Lord of Beirut
- Successor: Balian of Beirut
- Born: c. 1179
- Died: 1236
- Noble family: House of Ibelin
- Spouses: Helvis of Nephin Melisende of Arsuf
- Issue: Balian, Lord of Beirut; John, Lord of Arsuf; Hugh the Strong; Baldwin, Seneschal of Cyprus; Guy, Constable of Cyprus; Isabella;
- Father: Balian of Ibelin
- Mother: Maria Comnena

= John, Old Lord of Beirut =

Crusader nobleman (c. 1179–1236)

John of Ibelin (c. 1179 - 1236), called the Old Lord of Beirut, was a powerful crusader noble in the 13th century, one of the best known representatives of the influential Ibelin family. The son of Balian of Ibelin and the dowager queen Maria Comnena, he had close ties with the nobility of both Cyprus and Jerusalem, since he was the half-brother of Queen Isabella I of Jerusalem. Before he was 20, he was appointed constable of Jerusalem, and a few years later became Lord of Beirut. John rebuilt Beirut after Saladin's conquest, and established the grand Ibelin family palace. He served as regent of Jerusalem on behalf of his niece Maria of Montferrat from 1205 to 1210 after her mother, Queen Isabella, died. He was also regent for his great-nephew (Isabella's grandson) Henry I of Cyprus from 1228 until Henry came of age in 1232. John was known as a principled man, and was seen as the natural leader of the Christian barons in the Holy Land. He resisted the power-seeking of Frederick II, Holy Roman Emperor, in Cyprus, and opposed the imperial forces until King Henry came of age.

==Early years==
John was the son of Balian, Lord of Nablus and Ibelin, and Maria Komnene, Queen of Jerusalem, widow of Amalric of Jerusalem. By 1198 he had become constable of Jerusalem; the fact that he was the half-brother of Isabella, Queen of Jerusalem gave him considerable influence. At the time he was a vassal of Ralph of Saint-Omer, who was exiled from the kingdom after being accused of attempting to assassinate King Aimery of Cyprus. John attempted to mediate, but Aimery would not back down.

==Lord of Beirut==
Sometime before 1205, John relinquished the office of constable in exchange for the lordship of Beirut, which became the home of the Ibelin family for the rest of the century. He rebuilt the city, which had been completely destroyed during Saladin's conquest of the Kingdom of Jerusalem. He also constructed an opulent palace with art of both Muslim and Byzantine influences. A German ambassador in 1212, Wilbrand of Oldenburg, wrote an impressive account of the castle, describing fresco paintings, mosaics on the floors, and a marble fountain in the courtyard. Historian Peter Edbury described the ambassador's account as "A feature of the public rooms were the Trompe-l'œil effects achieved with marble inlays, with a floor resembling the sea and a ceiling 'painted with such life-like colours that clouds pass across, the west wind blows, and there the sun seems to mark out the year and the months, the days and the weeks, the hours and the moments by its movement in the zodiac. A marble fountain with a dragon as the centre-piece stood in the central hall, its jets cooling the air and the murmur of the water giving an altogether soothing effect." Beirut Castle was so well fortified that in 1231 and 1232 it withstood a siege lasting several months.

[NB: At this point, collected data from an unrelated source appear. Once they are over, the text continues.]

==> src/rtl/calc_ctrl.sv <==
// calc_ctrl: debounces execute/clear buttons and sequences one ALU start/done operation into the accumulator
module calc_ctrl #(
  parameter int WIDTH      = 16,
  parameter int DEB_CYCLES = 4,
  parameter int TIMEOUT    = 64
) (
  input  logic             clk,
  input  logic             rst_n,
  input  logic             btnc,
  input  logic             btnu,
  input  logic [3:0]       alu_op_in,
  input  logic [WIDTH-1:0] sw,
  output logic [WIDTH-1:0] alu_a,
  output logic [WIDTH-1:0] alu_b,
  output logic [3:0]       alu_op,
  output logic             alu_start,
  input  logic             alu_done,
  input  logic [WIDTH-1:0] alu_result,
  input  logic             alu_ovf,
  output logic [WIDTH-1:0] acc,
  output logic             busy,
  output logic             ovf_flag,
  output logic             err_timeout
);
  localparam int DW = $clog2(DEB_CYCLES + 1);
  localparam int TW = $clog2(TIMEOUT + 1);
  typedef enum logic [1:0] {IDLE, ISSUE, WAIT} state_t;
  logic [1:0] raw, evt;
  logic clr_pend;
  logic [TW-1:0] tcnt;
  state_t state;
  assign raw = {btnu, btnc};
  assign alu_a = acc;
  for (genvar i = 0; i < 2; i++) begin : g_deb
    logic s1, s2, lvl, e;
    logic [DW-1:0] cnt;
    assign evt[i] = e;
    // e pulses on the same edge the debounced level rises
    always_ff @(posedge clk or negedge rst_n)
      if (!rst_n) begin
        s1 <= 1'b0;
        s2 <= 1'b0;
        lvl <= 1'b0;
        e <= 1'b0;
        cnt <= '0;
      end else begin
        s1 <= raw[i];
        s2 <= s1;
        e <= 1'b0;
        if (s2 == lvl) cnt <= '0;
        else if (cnt == DW'(DEB_CYCLES - 1)) begin
          lvl <= s2;
          e <= s2;
          cnt <= '0;
        end else cnt <= cnt + 1'b1;
      end
  end
  always_ff @(posedge clk or negedge rst_n)
    if (!rst_n) begin
      state <= IDLE;
      acc <= '0;
      alu_b <= '0;
      alu_op <= '0;
      alu_start <= 1'b0;
      busy <= 1'b0;
      ovf_flag <= 1'b0;
      err_timeout <= 1'b0;
      clr_pend <= 1'b0;
      tcnt <= '0;
    end else begin
      alu_start <= 1'b0;
      if (state != IDLE && evt[1]) clr_pend <= 1'b1;
      case (state)
        IDLE:
          if (evt[1] || clr_pend) begin
            acc <= '0;
            ovf_flag <= 1'b0;
            err_timeout <= 1'b0;
            clr_pend <= 1'b0;
          end else if (evt[0]) begin
            alu_op <= alu_op_in;
            alu_b <= sw;
            alu_start <= 1'b1;
            busy <= 1'b1;
            state <= ISSUE;
          end
        ISSUE: begin
          tcnt <= '0;
          state <= WAIT;
        end
        WAIT:
          if (alu_done) begin
            acc <= alu_result;
            ovf_flag <= ovf_flag | alu_ovf;
            busy <= 1'b0;
            state <= IDLE;
          end else if (tcnt == TW'(TIMEOUT - 1)) begin
            err_timeout <= 1'b1;
            busy <= 1'b0;
            state <= IDLE;
          end else tcnt <= tcnt + 1'b1;
        default: state <= IDLE;
      endcase
    end
endmodule

==> config.mk <==
export PLATFORM = sky130hd
export DESIGN_NAME = calc_ctrl
export DESIGN_NICKNAME = d
export VERILOG_FILES = /design/src/rtl/calc_ctrl.sv
export SDC_FILE = /design/constraint.sdc
export NUM_CORES = 1
export LEC_CHECK = 0
export BUFFER_PORTS_ARGS = -buffer_cell sky130_fd_sc_hd__buf_2
export CAP_MARGIN = 20
export CORE_ASPECT_RATIO = 0.5
export CORE_MARGIN = 3
export CORE_UTILIZATION = 49
export DETAILED_ROUTE_END_ITERATION = 16
export HOLD_SLACK_MARGIN = 0.12
export PLACE_DENSITY = 0.8
export SYNTH_ARGS = -nofsm -noshare
export SYNTH_HDL_FRONTEND = slang
export SYNTH_SLANG_ARGS = --single-unit
==> constraint.sdc <==
create_clock -name clk -period 2 [get_ports clk]
set_clock_uncertainty 0.2 [all_clocks]
set_input_delay 0.2 -clock clk [delete_from_list [all_inputs] [get_ports clk]]
set_output_delay 0.2 -clock clk [all_outputs]
set_load 0.05 [all_outputs]
; Word level (Yosys, flattened, before mapping)
; Index checks and enable logic that the tools add are counted.
[totals]
ff_bits = 64
in_bits = 42
output_inout_bits = 56
[op_classes]
addsub = 3
eq_ne = 15
muxes = 36
bitwise_logic = 4
reduce_logical = 14
[op_table]
columns = cell, n
row1 = 2-to-1 mux 16 bit, 2
row2 = one-hot mux 16 bit (2 select lines), 1
row3 = 2-to-1 mux 1 bit, 18
row4 = 2-to-1 mux 7 bit, 2
row5 = "!= test 2 bit, second input constant", 7
row6 = one-hot mux 7 bit (2 select lines), 1
row7 = 2-to-1 mux 3 bit, 4
row8 = AND reduction 3 bit, 4
row9 = 2-to-1 mux 2 bit, 4
row10 = AND reduction 4 bit, 2
row11 = "adder 7 x 1 -> 7 bit, second input constant", 1
row12 = "== test 7 x 6 -> 1 bit, second input constant", 1
row13 = "adder 3 x 1 -> 3 bit, second input constant", 2
row14 = "== test 3 x 2 -> 1 bit, second input constant", 2
row15 = one-hot mux 1 bit (2 select lines), 3
row16 = one-hot mux 2 bit (3 select lines), 1
row17 = nonzero test 2 bit, 3
row18 = AND reduction 2 bit, 2
row19 = "!= test 3 bit, second input constant", 1
row20 = inverter 1 bit, 3
row21 = == test 1 bit, 2
row22 = "== test 2 x 1 -> 1 bit, second input constant", 1
row23 = "== test 2 bit, second input constant", 1
row24 = zero test 2 bit, 1
row25 = other kinds (3), 3

; Logic depth before layout (Yosys ltp)
; Gate-level depths: netlist (run 1).
[depth]
ltp_word = 5
ltp_mapped = 5

; Least setup slack after synthesis (run 1)
; No wires, ideal clock.
[synth_path]
kind = reg-to-reg
startpoint = register clr_pend
endpoint = register alu_b[10]
setup_ns = 0.125
arrival_ns = 1.288
t_required_ns = 1.675
setup_slack_ns = 0.387
path_stages_with_launch = 6
period_less_slack_ns = 1.613
path_cell_list = dfrtp_1 nor2_2 and3_4 buf_6 buf_12 mux2_4
[synth_between]
elab_chain_len = 3
[synth_rtl]
columns = item, line
row1 = "start, declared", 29  ; logic clr_pend;
row2 = "start signal, assigned", 68  ; clr_pend <= 1'b0;
row3 = "start signal, assigned", 72  ; if (state != IDLE && evt[1]) clr_pend <= 1'b1;
row4 = "start signal, assigned", 79  ; clr_pend <= 1'b0;
row5 = logical OR 1 bit, 75  ; if (evt[1] || clr_pend) begin
row6 = inverter 1 bit (no source line), n/a
row7 = AND reduction 3 bit (no source line), n/a
row8 = "end signal, assigned", 82  ; alu_b <= sw;
row9 = "end, declared", 14  ; output logic [WIDTH-1:0] alu_b,
; No other way between the ends.
; A chain may end at the register's enable or synchronous reset.

; Final worst setup path (run 1)
[layout_path]
startpoint = register clr_pend
endpoint = register alu_b[7]
; The elaborated chain is that of the path after synthesis.

==> run_results.csv, run 1 <==
group,metric,value,unit
critical_path,path_cells,"nor2_2, and3_4, mux2_1",
clocking,cts.clk_slew.worst_paths,0.08,ns
critical_path,required,2.02,ns
global_routing,overflow,0,
critical_path,cpPeakStageDelay,0.50,ns
clocking,clk_path_buf_depth,2,
placement,dp_cells,344,
final_layout,multiInputGateArea,940,sq um
power_and_ir_drop,power,5.99,mW
die,pin_count,98,
die,die_area,6600,sq um
route,drtPass1Iterations,4,
power_and_ir_drop,p_int,3.26,mW
synthesis,synth_nets,242,
die,die_h,59.0,um
global_routing,grt_start_max_net_pins,65,
worst_hold_path,worstHoldPathType,"reg -> reg",
synthesis,synth_edf_count,0,
final_layout,final_common_cell,"buf_2",
route,drc_errors,0,
sta,setup_viol_count_final,0,
final_layout,drive_gt1_frac,0.432,
power_and_ir_drop,leakage,1.95,nW
global_routing,grt_pass1_wl,10.4,mm
critical_path,path_max_fanout,22,
critical_path,worstPathArrival,1.82,ns
critical_path,path_class,"reg -> reg",
placement,dp_hpwl,3.92,mm
sta,setup_tns,0,ns
synthesis,syn-mean-instance-area,14.0,sq um
route,dr.max_layer_used,"met4",
critical_path,critPathBufInv,0,
sta,hold_violations,0,
sta,relSlewSlack,0.566,
synthesis,synth_top_flop_cell,"dfrtp_1",
critical_path,worst_setup_path_start_kind,"flip-flop",
route,vias_per_cell,5.11,
sta,rsz0062_at_grt,"no",
critical_path,slowest_stage,"and3_4",
final_layout,layout_common_cells,"buf_2 (97), dfrtp_1 (64), dlygate4sd3_1 (41)",
final_layout,layout.cells.non_filler,401,
clocking,post-cts-setup-buffer-count,0,
route,dr_wl_met2,3.55,mm
sta,holdWs,0.151,ns
power_and_ir_drop,swShare,0.456,
run,max_cap_violations,0,
final_layout,nNetsFinal,371,
die,row_count,18,
final_layout,areaGrowthSynthToFinish,38.2,%
synthesis,postSynthCellCount,197,
clocking,cts_sinks,64,
clocking,numCtsBuffers,9,
route,vias,2049,
final_layout,regArea,1600,sq um
power_and_ir_drop,power_density,1580,nW/um^2
sta,max_freq,0.555,GHz
clocking,cts.htree.levels,3,
power_and_ir_drop,p_clk_frac,0.209,
die,initial_core_util,0.533,
clocking,clock_latency,0.34,ns
synthesis,ys_seq_area_frac,0.582,
route,wl_per_cell,16.4,um
final_layout,fill_cells,339,
sta,period_needed,1.80,ns
placement,portBuffers,97,
route,wl_met3,362,um
power_and_ir_drop,ir_worst_vdd,0.00129,V
synthesis,ys_warn_count,0,
placement,place.gp.congestion,0.812,
route,drt_iter0_markers,107,
route,wl,6.56,mm
sta,worst_slew_pin_slew,0.650,ns
power_and_ir_drop,comb_power_share,0.454,
clocking,cts_tree,"built",
power_and_ir_drop,power_frac_seq,0.337,
power_and_ir_drop,power_switching,2.73,mW
sta,drv_slew,0,
critical_path,crit_family,"simple AND/OR/NAND/NOR gates",
final_layout,diodes,0,
global_routing,grt_pass1_vias,2110,
route,ant_nets,0,
global_routing,antenna_found_initial,0,
outcome,run_status,"finished, final reports clean",
sta,min_period_over_period,0.900,
route,wl_met1,2.51,mm
synthesis,ys_async_sr_fraction,1.00,
synthesis,synth.distinct_cells,45,
global_routing,grt_use_total,0.204,
critical_path,worst_setup_path_end_kind,"flip-flop",
die,core,5160,sq um
synthesis,ys_ff_latch,64,
synthesis,syn_area,2750,sq um
die,die_width,112,um
clocking,root_buffer,"clkbuf_8",
-- cell type report --
type	instances	share of cell area
Clock buffer	9	0.0326
Tap cell	70	0.0230
Clock inverter	7	0.0270
Timing Repair Buffer	141	0.245
Sequential cell	64	0.421
Multi-Input combinational cell	106	0.247
Inverter	4	0.00395
-- sequential cells by signal, summed over array words and instances (netlist names) --
signal and flops:
g_deb.cnt 6, err_timeout 1, acc 16, g_deb.e 2
alu_op 4, g_deb.s2 2, busy 1, clr_pend 1
state 2, ovf_flag 1, g_deb.lvl 2, alu_start 1
g_deb.s1 2, alu_b 16, tcnt 7
-- metal layers --
metal  up-vias  track usage
met1      1004        0.231
met2        82        0.384
met4         0       0.0890
met5         -            0
li1        952            -
met3        11       0.0449
-- cells by family (layout without fill, tap and decap cells) --
kind of cell	Yosys count	after routing	share of synthesized area
DFF	64	64	0.582
adders and majority gates	3	3	0.0136
muxes	23	23	0.118
buffers and inverters	27	161	0.0764
xor gates and xnor gates	2	2	0.00637
and+or+nand+nor	39	39	0.0914
AOI/OAI and AO/OA	39	39	0.112
-- cells in the mapped netlist, types with 2 or more instances --
cell type,instances,share of area
o31ai_1,2,0.0055
a22o_1,16,0.051
ha_1,3,0.014
xnor2_1,2,0.0064
mux2_4,18,0.098
mux2_1,2,0.0082
nand2_1,4,0.0055
nor2b_1,6,0.014
buf_4,16,0.044
and3b_1,2,0.0064
nor3b_1,3,0.0082
a21oi_1,5,0.0091
clkbuf_1,2,0.0027
nor2_1,3,0.0041
o211ai_1,2,0.0055
inv_1,4,0.0055
dfrtp_1,64,0.58
and3_1,4,0.0091
buf_6,2,0.0082
mux2_2,2,0.0082
nor3_1,3,0.0055
o21ai_0,4,0.0073
nor2_2,2,0.0045
o21a_1,2,0.0055
nand3_1,2,0.0036
buf_12,2,0.015
nand2b_1,2,0.0045
-- path summary, 6_finish.rpt --
| kind | start | to | slack [ns] | cells past startpoint |
|---|---|---|---|---|
| worst max-delay path | clr_pend | alu_b[7] | 0.20 | 3 |
| worst min-delay path | g_deb[0].s1 | g_deb[0].s2 | 0.15 | 0 |
| worst max register to register | clr_pend | alu_b[7] | 0.20 | 3 |
| worst min register to register | g_deb[0].s1 | g_deb[0].s2 | 0.15 | 0 |
| max in group asynchronous | rst_n | tcnt[3] | 1.11 | 3 |
| min in group asynchronous | rst_n | alu_b[10] | 0.21 | 3 |
-- repair_timing --
action / 4_1_cts / 5_1_grt
hold endpoints to repair: 107 / 0
hold buffers: 41 / 0
resized for setup: 0 / 0
-- metrics by stage --
| step | utilization | setup WS (ns) | cell area, sq um |
|---|---|---|---|
| floorplan | - | 0.387 | 2750 |
| global placement | 0.614 | 0.286 | 3160 |
| detailed placement | 0.614 | 0.220 | 3160 |
| CTS | 0.737 | 0.210 | 3800 |
| global route | 0.737 | 0.110 | 3800 |
| finish | 0.737 | 0.200 | 3800 |
-- worst reg2reg max path: stages (launching register included) --
cell     delay (ns)
dfrtp_1        0.38
nor2_2         0.23
and3_4         0.50
mux2_1         0.38
-- power by group through the flow --
stage          combinational [mW]  clock, mW  sequential (mW)
2_1_floorplan                1.11          0             3.03
3_3_place_gp                 2.58          0             1.99
3_5_place_dp                 2.63          0             2.01
4_1_cts                      2.71       1.27             2.00
5_1_grt                      2.85       1.34             2.07
6_report                     2.72       1.25             2.02
(Power assumes the default switching activity.)
==> run 2, diff against run 1 <==
==> constraint.sdc (replaced) <==
create_clock -name clk -period 2 [get_ports clk]
set_clock_uncertainty 0.2 [all_clocks]
set_input_delay 0.4 -clock clk [delete_from_list [all_inputs] [get_ports clk]]
set_output_delay 0.4 -clock clk [all_outputs]
set_load 0.05 [all_outputs]
==> run 2 against run 1 <==
Flip-flop and latch count is the same. Clock-buffer cell count grew 3. Power shrank 5.1%. Non-clock buffer count grew 1. Utilization shrank 0.99 points. Sequential share of layout area grew 0.58 points. Sequential power is essentially flat. Hold slack gained 0.0016 ns. Global-route usage shrank 1.1 points. Clock power shrank 21%. Routed wire length shrank 3.6%. Critical path type unchanged. Largest cell class unchanged.
==> run_results.csv, run 2 (synthesized netlist as in run 1, its figures left out) <==
group,metric,value,unit
route,vias,2080,
worst_hold_path,worstHoldPathType,"reg -> reg",
power_and_ir_drop,power_density,1520,nW/um^2
die,pin_count,98,
final_layout,fill_cells,337,
sta,setup_tns,0,ns
clocking,root_buffer,"clkbuf_8",
route,vias_per_cell,5.19,
route,drtPass1Iterations,4,
critical_path,required,2.06,ns
global_routing,grt_use_total,0.193,
clocking,cts.htree.levels,3,
die,die_area,6600,sq um
sta,setup_viol_count_final,0,
critical_path,worst_setup_path_start_kind,"flip-flop",
clocking,cts_tree,"built",
global_routing,grt_pass1_vias,2009,
sta,period_needed,1.84,ns
sta,max_freq,0.544,GHz
global_routing,grt_pass1_wl,9.91,mm
sta,holdWs,0.153,ns
placement,portBuffers,97,
power_and_ir_drop,ir_worst_vdd,0.000951,V
power_and_ir_drop,comb_power_share,0.473,
final_layout,regArea,1600,sq um
sta,relSlewSlack,0.557,
sta,drv_slew,0,
route,wl,6.33,mm
route,wl_per_cell,15.8,um
critical_path,worstPathArrival,1.90,ns
global_routing,antenna_found_initial,0,
final_layout,diodes,0,
power_and_ir_drop,swShare,0.464,
global_routing,overflow,0,
final_layout,drive_gt1_frac,0.435,
sta,rsz0062_at_grt,"no",
outcome,run_status,"finished, final reports clean",
final_layout,final_common_cell,"buf_2",
placement,dp_cells,347,
clocking,numCtsBuffers,9,
power_and_ir_drop,power,5.69,mW
power_and_ir_drop,p_clk_frac,0.173,
global_routing,grt_start_max_net_pins,25,
final_layout,layout_common_cells,"buf_2 (97), dfrtp_1 (64), dlygate4sd3_1 (39)",
sta,worst_slew_pin_slew,0.664,ns
final_layout,areaGrowthSynthToFinish,36.3,%
sta,hold_violations,0,
route,drt_iter0_markers,122,
final_layout,multiInputGateArea,940,sq um
power_and_ir_drop,power_frac_seq,0.353,
placement,place.gp.congestion,0.840,
clocking,cts_sinks,64,
route,drc_errors,0,
critical_path,path_max_fanout,16,
final_layout,layout.cells.non_filler,401,
final_layout,top_regs,"acc (16), alu_b (16), tcnt (7)",
power_and_ir_drop,p_int,3.05,mW
clocking,clock_latency,0.33,ns
run,max_cap_violations,0,
sta,min_period_over_period,0.919,
die,row_count,18,
die,die_h,59.0,um
critical_path,path_class,"reg -> reg",
final_layout,nNetsFinal,372,
route,ant_nets,0,
power_and_ir_drop,leakage,1.94,nW
placement,dp_hpwl,4.04,mm
clocking,cts.clk_slew.worst_paths,0.07,ns
power_and_ir_drop,power_switching,2.64,mW
die,initial_core_util,0.533,
clocking,clk_path_buf_depth,2,
die,core,5160,sq um
critical_path,worst_setup_path_end_kind,"flip-flop",
die,die_width,112,um
## run 2: area by class of cell
cell class,count,area share
well taps,70,0.0234
clock buffers,12,0.0414
clock inverters,3,0.00467
multi-input cells,106,0.251
flip-flops and latches,64,0.427
inverters,4,0.00400
repair buffers,142,0.249
## run 2: layer usage
layer	part of all wire	GRT usage	wire (um)
met5	0	0	0
met4	0.027	0.0719	170
met3	0.054	0.0612	343
met2	0.54	0.353	3410
met1	0.38	0.220	2400
## run 2: worst max-delay path: stages (launching register included)
cell and delay (ns):
dfrtp_1 0.38, buf_4 0.18, nand2b_1 0.21, nor2_2 0.54
a22o_1 0.28
## run 2: through the flow
stage                     utilization  setup slack, ns  cell area (sq um)
after detailed placement        0.618            0.203               3190
final                           0.727            0.162               3750
after global routing            0.727           0.0997               3750
after floorplan                     -            0.387               2750
after CTS                       0.727            0.195               3750
after global placement          0.618            0.282               3190
## run 2: worst paths after layout
check | from | cells past startpoint | end | slack (ns)
worst min register to register | g_deb[0].s1 | 0 | g_deb[0].s2 | 0.15
worst max register to register | state[0] | 4 | acc[14] | 0.16
max in group asynchronous | rst_n | 3 | g_deb[0].cnt[2] | 0.72
worst max-delay path | state[0] | 4 | acc[14] | 0.16
worst min-delay path | g_deb[0].s1 | 0 | g_deb[0].s2 | 0.15
min in group asynchronous | rst_n | 2 | alu_op[1] | 0.38
## run 2: timing repair
action / CTS / global route
buffers inserted: 0 / 0
hold buffers: 39 / 0
endpoints found under the hold margin: 54 / 0
gates resized for setup: 0 / 0
## run 2: power groups by stage
stage / Sequential, mW / Clock [mW] / Combinational, mW
after global routing: 2.07 / 1.07 / 2.81
after floorplan: 3.03 / 0 / 1.11
final: 2.01 / 0.986 / 2.69
after detailed placement: 2.01 / 0 / 2.64
after CTS: 2.00 / 1.00 / 2.70
after global placement: 1.99 / 0 / 2.58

Beirut was effectively an independent state under John's rule; in 1207 John added Arsuf to his territory through his marriage to Melisende of Arsuf, making him one of the wealthiest nobles in the kingdom.

==Regent==
From 1205 to 1210 John served as regent in Acre –which became the new capital of the Kingdom of Jerusalem– for Maria of Montferrat the daughter of Queen Isabella I. As regent, John helped arrange the marriage of Aimery II's son Hugh I of Cyprus to Alice of Champagne, daughter of Aimery's predecessor as King of Jerusalem, Henry II of Champagne. In 1210 he also helped arrange Maria of Montferrat's marriage to John of Brienne, who was suggested by King Philip II of France.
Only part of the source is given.